(Stored data)
### src/rtl/fetch_fifo.sv
// Show-ahead FIFO of assembled instruction words with their PCs.
// Entries are cleared on reset so the head reads as all-zero until the
// first push; a flush only rewinds the pointers.
module fetch_fifo
  import fetch_pkg::*;
#(
  parameter int DEPTH = 4
) (
  input  logic                   clk,
  input  logic                   reset,
  input  logic                   flush,
  input  logic                   push,
  input  fetch_entry_t           push_data,
  input  logic                   pop,
  output fetch_entry_t           head,
  output logic [$clog2(DEPTH):0] count
);

  localparam int PTR_W = $clog2(DEPTH);

  fetch_entry_t     mem_reg [DEPTH];
  logic [PTR_W-1:0] wr_ptr_reg;
  logic [PTR_W-1:0] rd_ptr_reg;
  logic [PTR_W:0]   count_reg;

  // Storage, pointers and occupancy; flush wins over push/pop.
  always_ff @(posedge clk or negedge reset) begin
    if (!reset) begin
      for (int i = 0; i < DEPTH; i++) mem_reg[i] <= '0;
      wr_ptr_reg <= '0;
      rd_ptr_reg <= '0;
      count_reg  <= '0;
    end else if (flush) begin
      wr_ptr_reg <= '0;
      rd_ptr_reg <= '0;
      count_reg  <= '0;
    end else begin
      if (push) begin
        mem_reg[wr_ptr_reg] <= push_data;
        wr_ptr_reg          <= wr_ptr_reg + PTR_W'(1);
      end
      if (pop) rd_ptr_reg <= rd_ptr_reg + PTR_W'(1);
      if (push && !pop)      count_reg <= count_reg + (PTR_W+1)'(1);
      else if (pop && !push) count_reg <= count_reg - (PTR_W+1)'(1);
    end
  end

  assign head  = mem_reg[rd_ptr_reg];
  assign count = count_reg;

endmodule
$ cat src/rtl/rec_deser.sv
// rtl/rec_deser.sv - serial-to-parallel record receiver with even parity check and one-entry hold
module rec_deser
    import rec_pkg::*;
#(
    parameter int REC_W = $bits(rec_t)
) (
    input  logic        clk,
    input  logic        rst_n,
    rec_deser_if.slave  bus
);

    localparam int CNT_W = $clog2(REC_W + 1);

    rec_state_e       state_q, state_d;
    logic [CNT_W-1:0] bit_cnt_q, bit_cnt_d;
    logic [REC_W-1:0] shreg_q, shreg_d;
    rec_t             rec_data_q, rec_data_d;
    logic             rec_valid_q, rec_valid_d;
    logic             perr_q, perr_d;
    logic             ferr_q, ferr_d;
    logic             ovr_q, ovr_d;
    logic             is_last;
    logic             par_ok;

    assign is_last = (bit_cnt_q == CNT_W'(REC_W - 1));
    assign par_ok  = (even_par(rec_t'(shreg_q)) == bus.ser_in);

    // State register.
    always_ff @(posedge clk) begin
        if (!rst_n) state_q <= ST_IDLE;
        else        state_q <= state_d;
    end

    // Next state: an SOF always restarts a frame, otherwise walk data bits then parity.
    always_comb begin
        state_d = state_q;
        case (state_q)
            ST_IDLE: begin
                if (bus.ser_vld && bus.ser_sof) state_d = ST_SHIFT;
            end
            ST_SHIFT: begin
                if (bus.ser_vld) begin
                    if (bus.ser_sof)  state_d = ST_SHIFT;
                    else if (is_last) state_d = ST_PARITY;
                end
            end
            ST_PARITY: begin
                if (bus.ser_vld) state_d = bus.ser_sof ? ST_SHIFT : ST_IDLE;
            end
            default: state_d = ST_IDLE;
        endcase
    end

    // Datapath and pulse next values; the held record drains on ready and may be refilled on the same edge.
    always_comb begin
        bit_cnt_d   = bit_cnt_q;
        shreg_d     = shreg_q;
        rec_data_d  = rec_data_q;
        rec_valid_d = rec_valid_q && !bus.rec_ready;
        perr_d      = 1'b0;
        ferr_d      = 1'b0;
        ovr_d       = 1'b0;
        if (bus.ser_vld) begin
            if (bus.ser_sof) begin
                shreg_d   = REC_W'(bus.ser_in);
                bit_cnt_d = CNT_W'(1);
                ferr_d    = (state_q != ST_IDLE);
            end else begin
                case (state_q)
                    ST_SHIFT: begin
                        shreg_d   = {shreg_q[REC_W-2:0], bus.ser_in};
                        bit_cnt_d = bit_cnt_q + CNT_W'(1);
                    end
                    ST_PARITY: begin
                        bit_cnt_d = '0;
                        if (!par_ok) begin
                            perr_d = 1'b1;
                        end else if (!rec_valid_q || bus.rec_ready) begin
                            rec_data_d  = rec_t'(shreg_q);
                            rec_valid_d = 1'b1;
                        end else begin
                            ovr_d = 1'b1;
                        end
                    end
                    default: ;
                endcase
            end
        end
    end

    // Datapath and output registers.
    always_ff @(posedge clk) begin
        if (!rst_n) begin
            bit_cnt_q   <= '0;
            shreg_q     <= '0;
            rec_data_q  <= '0;
            rec_valid_q <= 1'b0;
            perr_q      <= 1'b0;
            ferr_q      <= 1'b0;
            ovr_q       <= 1'b0;
        end else begin
            bit_cnt_q   <= bit_cnt_d;
            shreg_q     <= shreg_d;
            rec_data_q  <= rec_data_d;
            rec_valid_q <= rec_valid_d;
            perr_q      <= perr_d;
            ferr_q      <= ferr_d;
            ovr_q       <= ovr_d;
        end
    end

    assign bus.rec_data   = rec_data_q;
    assign bus.rec_valid  = rec_valid_q;
    assign bus.parity_err = perr_q;
    assign bus.frame_err  = ferr_q;
    assign bus.overrun    = ovr_q;

endmodule
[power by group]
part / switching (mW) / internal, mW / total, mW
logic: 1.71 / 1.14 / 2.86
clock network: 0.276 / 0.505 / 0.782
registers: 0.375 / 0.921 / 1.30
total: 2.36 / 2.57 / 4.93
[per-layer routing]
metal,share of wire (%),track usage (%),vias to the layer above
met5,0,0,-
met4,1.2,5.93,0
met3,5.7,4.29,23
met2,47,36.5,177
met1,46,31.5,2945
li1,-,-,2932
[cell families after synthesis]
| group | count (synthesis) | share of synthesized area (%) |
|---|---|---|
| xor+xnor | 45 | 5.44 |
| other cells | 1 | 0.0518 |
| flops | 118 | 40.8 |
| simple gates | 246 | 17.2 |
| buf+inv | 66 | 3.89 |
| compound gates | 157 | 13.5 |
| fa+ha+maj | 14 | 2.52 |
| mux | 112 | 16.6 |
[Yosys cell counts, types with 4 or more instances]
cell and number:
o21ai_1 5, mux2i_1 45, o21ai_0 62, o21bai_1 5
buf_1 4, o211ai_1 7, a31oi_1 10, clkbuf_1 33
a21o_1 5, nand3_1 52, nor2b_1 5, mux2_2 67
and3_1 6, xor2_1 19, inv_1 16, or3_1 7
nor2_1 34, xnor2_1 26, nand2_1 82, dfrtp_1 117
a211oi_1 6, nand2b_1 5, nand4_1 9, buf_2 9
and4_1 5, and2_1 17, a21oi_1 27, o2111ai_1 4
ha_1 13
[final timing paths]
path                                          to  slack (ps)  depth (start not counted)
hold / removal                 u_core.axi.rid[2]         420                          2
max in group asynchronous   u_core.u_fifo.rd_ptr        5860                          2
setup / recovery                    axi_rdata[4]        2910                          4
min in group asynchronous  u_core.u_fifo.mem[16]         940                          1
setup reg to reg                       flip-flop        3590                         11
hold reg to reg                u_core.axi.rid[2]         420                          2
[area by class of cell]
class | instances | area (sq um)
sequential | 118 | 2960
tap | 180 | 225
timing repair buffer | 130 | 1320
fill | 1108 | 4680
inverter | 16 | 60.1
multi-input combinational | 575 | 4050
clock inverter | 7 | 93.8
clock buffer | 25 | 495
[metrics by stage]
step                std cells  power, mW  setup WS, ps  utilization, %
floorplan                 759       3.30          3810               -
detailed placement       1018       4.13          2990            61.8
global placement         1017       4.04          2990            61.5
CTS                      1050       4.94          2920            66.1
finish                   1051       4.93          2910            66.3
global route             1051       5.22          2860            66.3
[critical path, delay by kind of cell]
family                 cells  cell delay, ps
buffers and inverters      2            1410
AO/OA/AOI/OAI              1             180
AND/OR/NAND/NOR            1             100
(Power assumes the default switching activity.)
$ cat config.mk
export PLATFORM = sky130hd
export DESIGN_NAME = uart_rx
export DESIGN_NICKNAME = d
export VERILOG_FILES = /design/src/rtl/uart_rx_pkg.sv /design/src/rtl/uart_rx_baudgen.sv /design/src/rtl/uart_rx.sv
export SDC_FILE = /design/constraint.sdc
export NUM_CORES = 1
export LEC_CHECK = 0
export ABC_CLOCK_PERIOD_IN_PS = 6340
export BUFFER_PORTS_ARGS = -buffer_cell sky130_fd_sc_hd__buf_4
export CORE_MARGIN = 2
export CORE_UTILIZATION = 44
export DETAILED_ROUTE_END_ITERATION = 10
export PLACE_DENSITY = 0.73
export RECOVER_POWER = 50
export SETUP_SLACK_MARGIN = 0.05
export SYNTH_ARGS = -nofsm -noshare
export SYNTH_HDL_FRONTEND = slang
export SYNTH_HIERARCHICAL = 1
export SYNTH_SLANG_ARGS = --single-unit
$ cat constraint.sdc
create_clock -name clk -period 6.34 [get_ports clk]
set_clock_uncertainty 0.05 [all_clocks]
set_input_delay 1.268 -clock clk [delete_from_list [all_inputs] [get_ports clk]]
set_output_delay 1.268 -clock clk [all_outputs]
set_load 0.01 [all_outputs]
$ cat src/rtl/uart_rx_pkg.sv
// Shared constants for the UART receiver: baud divisors for a 12 MHz clock
// and the receiver FSM state encoding.
package uart_rx_pkg;

    // clk cycles per bit at 12 MHz
    localparam int B115200 = 104;
    localparam int B57600  = 208;
    localparam int B38400  = 313;
    localparam int B19200  = 625;
    localparam int B9600   = 1250;
    localparam int B4800   = 2500;
    localparam int B2400   = 5000;
    localparam int B1200   = 10000;
    localparam int B300    = 40000;

    typedef enum logic [1:0] {
        IDLE  = 2'd0,
        START = 2'd1,
        DATA  = 2'd2,
        STOP  = 2'd3
    } state_t;

endpackage

$ cat src/rtl/uart_rx_baudgen.sv
// baudgen_rx: bit-period counter for the receiver. Counts 0..BAUD-1 while
// clk_ena is high, held at 0 otherwise. tick_half marks mid-bit of the
// start bit, tick marks one full bit period.
module baudgen_rx #(
    parameter int BAUD = 104
) (
    input  logic clk,
    input  logic rstn,
    input  logic clk_ena,
    output logic tick_half,
    output logic tick
);

    localparam int CW = $clog2(BAUD);

    logic [CW-1:0] cnt;

    // Free-running modulo-BAUD counter, cleared whenever disabled
    always_ff @(posedge clk or negedge rstn) begin
        if (!rstn)
            cnt <= '0;
        else if (!clk_ena)
            cnt <= '0;
        else if (cnt == CW'(BAUD - 1))
            cnt <= '0;
        else
            cnt <= cnt + 1'b1;
    end

    // Ticks decode the count only; the counter itself sits at 0 when disabled
    // and BAUD >= 4 keeps both decode values away from 0.
    assign tick_half = (cnt == CW'(BAUD / 2 - 1));
    assign tick      = (cnt == CW'(BAUD - 1));

endmodule

$ cat src/rtl/uart_rx.sv
// uart_rx: 8N1 serial receiver at a fixed baud divisor.
// Optional feature macro: UART_RX_FERR_EN (framing-error strobe on ferr,
// bad frames discarded). Without it the stop bit is not checked.
module uart_rx
    import uart_rx_pkg::*;
#(
    parameter int BAUD = B115200
) (
    input  logic       clk,
    input  logic       rstn,
    input  logic       rx,
    output logic [7:0] data,
    output logic       rcv
`ifdef UART_RX_FERR_EN
    ,
    output logic       ferr
`endif
);

    state_t     state, state_next;
    logic       rx_meta, rx_s;
    logic [1:0] warm;
    logic       armed;
    logic [2:0] bit_cnt;
    logic [7:0] shift;
    logic       clk_ena;
    logic       tick_half, tick;
    logic       stop_err;

    baudgen_rx #(.BAUD(BAUD)) u_baud (
        .clk       (clk),
        .rstn      (rstn),
        .clk_ena   (clk_ena),
        .tick_half (tick_half),
        .tick      (tick)
    );

    // State register
    always_ff @(posedge clk or negedge rstn) begin
        if (!rstn)
            state <= IDLE;
        else
            state <= state_next;
    end

    // Next state; the baud counter is held clear in IDLE and on every
    // transition so each state starts counting from 0.
    always_comb begin
        state_next = state;
        case (state)
            IDLE:  if (armed && !rx_s) state_next = START;
            START: if (tick_half)      state_next = rx_s ? IDLE : DATA;
            DATA:  if (tick && bit_cnt == 3'd7) state_next = STOP;
            STOP:  if (tick)           state_next = IDLE;
            default:                   state_next = IDLE;
        endcase
        clk_ena = (state != IDLE) && (state_next == state);
    end

`ifdef UART_RX_FERR_EN
    assign stop_err = (state == STOP) && tick && !rx_s;
`else
    assign stop_err = 1'b0;
`endif

    // Synchroniser, arming, shift register and output strobes.
    // warm keeps the reset value of the synchroniser from counting as a
    // high line: a frame may start only after a real high has been seen.
    always_ff @(posedge clk or negedge rstn) begin
        if (!rstn) begin
            rx_meta <= 1'b1;
            rx_s    <= 1'b1;
            warm    <= 2'b00;
            armed   <= 1'b0;
            bit_cnt <= 3'd0;
            shift   <= 8'h00;
            data    <= 8'h00;
            rcv     <= 1'b0;
`ifdef UART_RX_FERR_EN
            ferr    <= 1'b0;
`endif
        end else begin
            rx_meta <= rx;
            rx_s    <= rx_meta;
            warm    <= {warm[0], 1'b1};
            rcv     <= 1'b0;
            if (stop_err)
                armed <= 1'b0;
            else if (rx_s && warm[1])
                armed <= 1'b1;
            if (state != DATA)
                bit_cnt <= 3'd0;
            else if (tick)
                bit_cnt <= bit_cnt + 3'd1;
            if (state == DATA && tick)
                shift <= {rx_s, shift[7:1]};
`ifdef UART_RX_FERR_EN
            ferr <= stop_err;
            if (state == STOP && tick && rx_s) begin
                data <= shift;
                rcv  <= 1'b1;
            end
`else
            if (state == STOP && tick) begin
                data <= shift;
                rcv  <= 1'b1;
            end
`endif
        end
    end

endmodule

### About this task:
In the entries above, find the line holding "clock buffer | 25 | 495" and the line holding "cell delay, ps"; print both of them and every line between, exactly, and nothing else.

### Response below:
clock buffer | 25 | 495
[metrics by stage]
step                std cells  power, mW  setup WS, ps  utilization, %
floorplan                 759       3.30          3810               -
detailed placement       1018       4.13          2990            61.8
global placement         1017       4.04          2990            61.5
CTS                      1050       4.94          2920            66.1
finish                   1051       4.93          2910            66.3
global route             1051       5.22          2860            66.3
[critical path, delay by kind of cell]
family                 cells  cell delay, ps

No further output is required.